【札幌】固い絆でコロナ前よりいいクラブへ…担当記者が読み解く

18年9月15日、川崎に0―7で敗れ、サポーターに挨拶する札幌イレブン 
18年9月15日、川崎に0―7で敗れ、サポーターに挨拶する札幌イレブン 

 4月3日、札幌のクラブハウス内の扉は固く閉ざされていた。選手以外の立ち入りが禁止された場で、MF宮沢裕樹主将が切り出した。「自分たちはチームがあってこその選手。クラブが困っている以上、俺たちが助けないと」。給与の一部返上を申し入れるという、異例の決断を下した。

 1996年の創設から数年、最北端のチームへの移籍を拒む選手は少なくなかった。役員や選手の不祥事も絶えず、財政も不安定だったクラブに2013年、元Jリーガーの野々村芳和社長が就任。翌年度に債務超過も解消と、潮目が変わっていった。08年から生え抜きの宮沢は言う。「以前の札幌は他チームへステップアップする場。そういうクラブなら選手も愛着は持てないが、今はみんなが札幌のためにと思っているから、給与の話にもなった」。言葉だけでない団結力が着実に培われている。

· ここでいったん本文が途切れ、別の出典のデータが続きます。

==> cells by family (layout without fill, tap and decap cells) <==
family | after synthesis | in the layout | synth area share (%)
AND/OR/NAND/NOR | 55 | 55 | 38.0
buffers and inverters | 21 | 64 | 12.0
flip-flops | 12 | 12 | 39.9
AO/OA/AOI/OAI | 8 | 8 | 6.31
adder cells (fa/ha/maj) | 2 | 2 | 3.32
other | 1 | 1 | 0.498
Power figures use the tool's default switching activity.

 クラブ愛が深まった一戦がある。18年9月15日のアウェー・川崎戦。最大震度7を記録した北海道胆振(いぶり)東部地震から9日後の戦いで、クラブ史上最多タイの7失点を喫し、0―7で敗れた。試合後、サポーター席に向かった選手を予期せぬ反応が待っていた。DF福森晃斗は「ブーイングを覚悟してたのに、泣きながら大声で『コンサドーレ、コンサドーレ』と励ましてくれて。ふがいなさに涙が出た。その時、サポーターも一緒に戦ってくれている。J1に食らいつかなきゃいけないと、強く思った」。同年をクラブ史上最高の4位で終え、J1定着へとつなげた。

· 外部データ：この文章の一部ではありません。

**config.mk**
```make
export PLATFORM = sky130hd
export DESIGN_NAME = countdown_hms_04
export DESIGN_NICKNAME = d
export VERILOG_FILES = /design/src/rtl/countdown_hms_04.sv
export SDC_FILE = /design/constraint.sdc
export NUM_CORES = 1
export LEC_CHECK = 0
export ABC_CLOCK_PERIOD_IN_PS = 3300
export BUFFER_PORTS_ARGS = -buffer_cell sky130_fd_sc_hd__buf_2
export CORE_AREA = 2 2 62 70
export CTS_BUF_LIST = sky130_fd_sc_hd__clkbuf_4 sky130_fd_sc_hd__clkbuf_8
export CTS_CLUSTER_SIZE = 10
export DETAILED_ROUTE_END_ITERATION = 8
export DIE_AREA = 0 0 64 72
export PLACE_DENSITY_LB_ADDON = 0.08
export SLEW_MARGIN = 20
export SYNTH_ARGS = -nofsm -noshare
export SYNTH_HDL_FRONTEND = slang
export SYNTH_SLANG_ARGS = --single-unit
```
**constraint.sdc**
```tcl
create_clock -name clk_04 -period 3.3 [get_ports clk_04]
set_clock_uncertainty 0.2 [all_clocks]
set_input_delay 0.33 -clock clk_04 [delete_from_list [all_inputs] [get_ports clk_04]]
set_output_delay 0.33 -clock clk_04 [all_outputs]
set_load 0.005 [all_outputs]
```
**src/rtl/countdown_hms_04.sv**
```systemverilog
// BCD HH:MM:SS countdown timer.
// Loaded with a BCD time, it decrements once per 1 Hz tick while running and
// pulses done_04 when the count reaches 00:00:00.
// Ports:
//   clk_04       system clock
//   rst_04       synchronous active-high reset
//   tick_04      one-cycle 1 Hz strobe
//   load_04      load load_val_04 (checked for legality)
//   load_val_04  BCD H1 H0 M1 M0 S1 S0, [23:20] .. [3:0]
//   start_04     start / resume
//   pause_04     pause
//   dout_04      current BCD value, same packing as load_val_04
//   running_04   high while in RUN
//   done_04      one-cycle pulse on reaching 00:00:00
//   err_04       one-cycle pulse when a load is rejected
module countdown_hms_04 #(
    parameter int unsigned HOUR_MAX_TENS         = 2,
    parameter int unsigned HOUR_MAX_UNITS_AT_TOP = 3
) (
    input  logic        clk_04,
    input  logic        rst_04,
    input  logic        tick_04,
    input  logic        load_04,
    input  logic [23:0] load_val_04,
    input  logic        start_04,
    input  logic        pause_04,
    output logic [23:0] dout_04,
    output logic        running_04,
    output logic        done_04,
    output logic        err_04
);

    localparam int unsigned DIGIT_W = 4;
    localparam int unsigned TIME_W  = 24;

    localparam logic [DIGIT_W-1:0] H1_MAX = DIGIT_W'(HOUR_MAX_TENS);
    localparam logic [DIGIT_W-1:0] H0_TOP = DIGIT_W'(HOUR_MAX_UNITS_AT_TOP);

    typedef enum logic [1:0] {
        ST_IDLE  = 2'd0,
        ST_RUN   = 2'd1,
        ST_PAUSE = 2'd2
    } state_t;

    state_t state;

    logic              load_ok_c;
    logic [TIME_W-1:0] dec_val_c;

    // Load legality: BCD digits, tens of minutes/seconds <= 5, hours <= 23.
    always_comb begin
        load_ok_c = 1'b1;
        for (int i = 0; i < 6; i++) begin
            if (load_val_04[i*4 +: 4] > 4'd9) begin
                load_ok_c = 1'b0;
            end
        end
        if (load_val_04[7:4] > 4'd5 || load_val_04[15:12] > 4'd5) begin
            load_ok_c = 1'b0;
        end
        if (load_val_04[23:20] > H1_MAX) begin
            load_ok_c = 1'b0;
        end else if (load_val_04[23:20] == H1_MAX && load_val_04[19:16] > H0_TOP) begin
            load_ok_c = 1'b0;
        end
    end

    // One-second decrement with borrow rippling S0 -> S1 -> M0 -> M1 -> H0 -> H1.
    // H1 never underflows because a zero count is never decremented.
    always_comb begin
        logic             borrow;
        logic [DIGIT_W-1:0] wrap;
        dec_val_c = dout_04;
        borrow    = 1'b1;
        for (int i = 0; i < 6; i++) begin
            wrap = (i == 1 || i == 3) ? 4'd5 : 4'd9;
            if (borrow) begin
                if (i == 5) begin
                    dec_val_c[i*4 +: 4] = dout_04[i*4 +: 4] - 4'd1;
                    borrow = 1'b0;
                end else if (dout_04[i*4 +: 4] == 4'd0) begin
                    dec_val_c[i*4 +: 4] = wrap;
                end else begin
                    dec_val_c[i*4 +: 4] = dout_04[i*4 +: 4] - 4'd1;
                    borrow = 1'b0;
                end
            end
        end
    end

    // Control FSM and output registers; priority reset > load > start/pause > tick.
    always_ff @(posedge clk_04) begin
        if (rst_04) begin
            state      <= ST_IDLE;
            dout_04    <= '0;
            running_04 <= 1'b0;
            done_04    <= 1'b0;
            err_04     <= 1'b0;
        end else begin
            done_04 <= 1'b0;
            err_04  <= 1'b0;
            if (load_04) begin
                if (load_ok_c) begin
                    dout_04    <= load_val_04;
                    state      <= ST_IDLE;
                    running_04 <= 1'b0;
                end else begin
                    err_04 <= 1'b1;
                end
            end else if (start_04 && pause_04) begin
                // Conflicting commands: hold state, and the tick is dropped.
            end else if (start_04) begin
                if ((state == ST_IDLE && dout_04 != '0) || state == ST_PAUSE) begin
                    state      <= ST_RUN;
                    running_04 <= 1'b1;
                end
            end else if (pause_04) begin
                if (state == ST_RUN) begin
                    state      <= ST_PAUSE;
                    running_04 <= 1'b0;
                end
            end else if (tick_04 && state == ST_RUN) begin
                dout_04 <= dec_val_c;
                if (dec_val_c == '0) begin
                    done_04    <= 1'b1;
                    state      <= ST_IDLE;
                    running_04 <= 1'b0;
                end
            end
        end
    end

endmodule

```
==> results_dict.tcl <==
set metrics [dict create \
    place.gp.congestion 0.853 \
    postCtsSetupBuffers 0 \
    hold_viol_final 0 \
    timing.fmax_mhz 380 \
    synth_edf_count 0 \
    critPathArrivalTime_ps 2620 \
    track_usage_pct 24.0 \
    ys.flop_type "dfxtp_1" \
    status "finished clean" \
    grt_antenna_before_repair 0 \
    cp_max_fo 8 \
    totalPowerFinal_mw 0.944 \
    critPathLaunchType "flip-flop" \
    antenna_cells 0 \
    clk_latency_ps 290 \
    slowest_delay_ps 580 \
    fin_crit_sh_pct 79.7 \
    seq_area_frac_synth_pct 29.6 \
    synth.avg_cell_area_sq_um 7.17 \
    max_cap_viol_count 0 \
    max-vdd-ir-drop_uv 165 \
    crit_chain "or4_4 > or4_4 > or2_4 > nor4_4 > o21ai_1 > a32o_1" \
    initial_utilization_pct 48.8 \
    fp.dieW_um 64 \
    cpMaxStageDelayCell "or4_4" \
    fin_cells 359 \
    dpl.hpwl_um 3770 \
    initialDrtViolationCount 200 \
    wl_per_cell_um 14.7 \
    async_flop_share_pct 0 \
    syn_area_sq_um 1890 \
    cts_inserted_buffers 3 \
    final_layout_size_suffix_gt1_share_pct 24.4 \
    power.leakage_nw 0.924 \
    cts.clk_slew.worst_paths_ps 110 \
    grt_pass1_wl_um 9080 \
    clock-sinks 28 \
    hold_path.class "in -> reg" \
    wl_um 5270 \
    cts_hold_buf 0 \
    power_density_nw_per_um2 421 \
    clk_path_buf_depth 2 \
    port_buffers 56 \
    first_pass_iters 4 \
    crit_path_start "dout_04[9]" \
    placed_area_sq_um 2170 \
    core_area_sq_um 3870 \
    syn2layout_area_growth_pct 18.7 \
    ys_types 47 \
    vias 2086 \
    rr_startpoint "dout_04[9]" \
    root_buffer "clkbuf_8" \
    ys_ff_latch 28 \
    die_h_um 72 \
    viasPerCell 5.81 \
    fin_crit_ps 2630 \
    crit_path_frequent_cell "or4_4" \
    grt_pass1_vias 1864 \
    synth_fp_nets 296 \
    finalSetupViolations 0 \
    grt_max_degree 30 \
    relSlewSlack_pct 54.5 \
    drv_slew 0 \
    r2r_cells 6 \
    setup_tns_ps 0 \
    utilization_pct 57.9 \
    critPathKind "reg -> reg" \
    ios 57 \
    worstHoldStart "load_val_04[0]" \
    ys_warn_count 0 \
    rows 24 \
    dieArea_sq_um 4610 \
    place_inst 355 \
    synth_cells 264 \
    n_fill_cell 392 \
    cts_max_level 1 \
    cp.required_ps 3290 \
    hold_depth 3 \
    end_kind "flip-flop" \
    rsz0062_at_grt "false" \
    design_area_sq_um 2240 \
    drcViolationCount 0 \
    tritoncts "done" \
    final_nets 340 \
    ctsResizeCount 0 \
    ant_nets 0 \
    grt_overflow 0 \
    worst_slew_pin_slew_ps 676 \
]
## metrics by stage
step / setup WS (ps) / hold slack (ps)
after global placement: 736 / 296
after floorplan: 739 / 282
after detailed placement: 696 / 301
after CTS: 677 / 148
final: 669 / 141
after global routing: 561 / 160
## final cells by class
| cell class | instances | area, sq um | share of cell area [%] |
|---|---|---|---|
| clock buffers | 3 | 41.3 | 1.84 |
| clock inverters | 1 | 30.0 | 1.34 |
| inverters | 7 | 26.3 | 1.17 |
| multi-input cells | 208 | 1210 | 54.0 |
| flip-flops and latches | 28 | 561 | 25.0 |
| well taps | 52 | 65.1 | 2.90 |
| repair buffers | 60 | 310 | 13.8 |
## critical path, delay by kind of cell, from the launching register on
| kind | cells | cell delay (ps) |
|---|---|---|
| DFF | 1 | 370 |
| AOI/OAI and AO/OA | 2 | 300 |
| and+or+nand+nor | 4 | 1680 |
## cells in the mapped netlist, types with 5 or more instances
library cell	number	area, sq um
clkbuf_1	15	56.3
nand3_1	7	35.0
nor4_1	7	43.8
a211oi_1	5	37.5
dfxtp_1	28	561
inv_1	7	26.3
or3_1	6	37.5
nor3_1	11	55.1
o21ai_0	27	135
nand2_1	37	139
nor2_1	22	82.6
a21oi_1	22	110
## logic make-up after synthesis
logic type	count (synthesis)	share of synthesized area (%)
adder cells (fa/ha/maj)	2	1.32
AND/OR/NAND/NOR	116	33.0
flip-flops	28	29.6
AO/OA/AOI/OAI	86	27.6
multiplexers	2	1.12
XOR/XNOR	2	0.926
buffers and inverters	28	6.35
## worst paths after layout
check | end | slack (ps)
max | dout_04[23] | 670
min | dout_04[0] | 140
max reg2reg | dout_04[23] | 670
min reg2reg | dout_04[17] | 320
## per-layer routing
| layer | up-vias | wire [um] | global-route usage (%) |
|---|---|---|---|
| li1 | 1057 | - | - |
| met1 | 960 | 2490 | 33.9 |
| met2 | 65 | 2490 | 39.0 |
| met3 | 4 | 245 | 2.79 |
| met4 | 0 | 43 | 6.28 |
| met5 | - | 0 | 0 |
## state kept, by name, summed over array words and instances, names as in the netlist
register,cells
done_04,1
dout_04,24
err_04,1
state,2
## placed cells by master (no fill, tap or decap), drive strengths merged, types with 2 or more instances in the layout
cell type	instances
buf	60
nand2	37
o21ai	31
dfxtp	28
a21oi	22
nor2	22
nor3	12
nor4	9
or3	8
inv	7
nand3	7
a211oi	6
or4	5
o211ai	4
a31oi	4
nand4	4
o21a	3
a21o	3
o31ai	3
nor2b	3
clkbuf	3
a221oi	2
o41ai	2
nand2b	2
nor4b	2
xnor2	2
nor3b	2
o22ai	2
ha	2
or2	2
## power by group
group	leakage [nW]	switching [mW]	internal, mW
Combinational	0.660	0.163	0.118
Clock	0.0357	0.118	0.163
Sequential	0.228	0.0258	0.356
Total	0.924	0.307	0.637
Note: power is estimated with default switching activity, not from simulation.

 今の札幌のスローガンは「コロナ前よりいいクラブになろう」。5億円以上の損失が見込まれるが、野々村社長は「来たるべき時が来るまでは」と給与削減は棚上げ。新規スポンサー獲得に力を注ぎ、協力企業も増えた。選手がチームやファンを思い、周囲も最高の環境作りへ努力を惜しまない。結ばれた絆は、コロナ禍をも乗り越える、固くて大きなものと確信している。(札幌担当・砂田 秀人)

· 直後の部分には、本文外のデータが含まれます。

===== src/rtl/rr_hold_arbiter_pkg.sv =====
// Shared definitions for the round-robin hold arbiter: FSM encoding,
// counter width and a one-hot to index helper.
package arb_pkg;

    typedef enum logic {
        ARB_IDLE  = 1'b0,
        ARB_OWNED = 1'b1
    } arb_state_t;

    localparam int HOLD_W = 8;

    // Sized for the largest legal requester count (16).
    function automatic logic [3:0] onehot_to_idx(input logic [15:0] oh);
        logic [3:0] idx;
        idx = '0;
        for (int i = 0; i < 16; i++) begin
            if (oh[i]) idx = 4'(i);
        end
        return idx;
    endfunction

endpackage


===== src/rtl/rr_hold_arbiter_pick.sv =====
// Combinational round-robin picker: first set bit of (req & ~exclude)
// at or above start_idx, wrapping, found via a double-width priority search.
module rr_pick
    import arb_pkg::*;
#(
    parameter int N    = 4,
    parameter int ID_W = $clog2(N)
) (
    input  logic [N-1:0]    req,
    input  logic [ID_W-1:0] start_idx,
    input  logic [N-1:0]    exclude,
    output logic            found,
    output logic [ID_W-1:0] idx,
    output logic [N-1:0]    onehot
);

    localparam int W2 = 2 * N;

    logic [N-1:0]  w_masked;
    logic [W2-1:0] w_dbl;
    logic [W2-1:0] w_mask;
    logic [W2-1:0] w_cand;
    logic [W2-1:0] w_hit;

    assign w_masked = req & ~exclude;
    assign w_dbl    = {w_masked, w_masked};
    // Drop bits below start_idx; the upper copy supplies the wrapped candidates.
    assign w_mask   = ~((W2'(1) << start_idx) - W2'(1));
    assign w_cand   = w_dbl & w_mask;
    assign w_hit    = w_cand & (~w_cand + W2'(1));

    assign found  = |w_masked;
    assign onehot = w_hit[N-1:0] | w_hit[W2-1:N];
    assign idx    = ID_W'(onehot_to_idx(16'(onehot)));

endmodule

 ◆北海道コンサドーレ札幌 1996年、JFL東芝の札幌移転に伴い創設。97年にJFLを制し、翌年J昇格。99年はJ2も、翌年リーグ優勝し、J1昇格。2003年にJ2降格後は08、12年と、17年から今季までJ1。札幌・宮の沢に、運営会社コンサドーレの事務所と練習場を構える。チーム名は北海道生まれの人を表す「道産子」を逆に読み、「オーレ」の掛け声をつけたもの。本拠地は札幌ドーム(収容3万8794人)。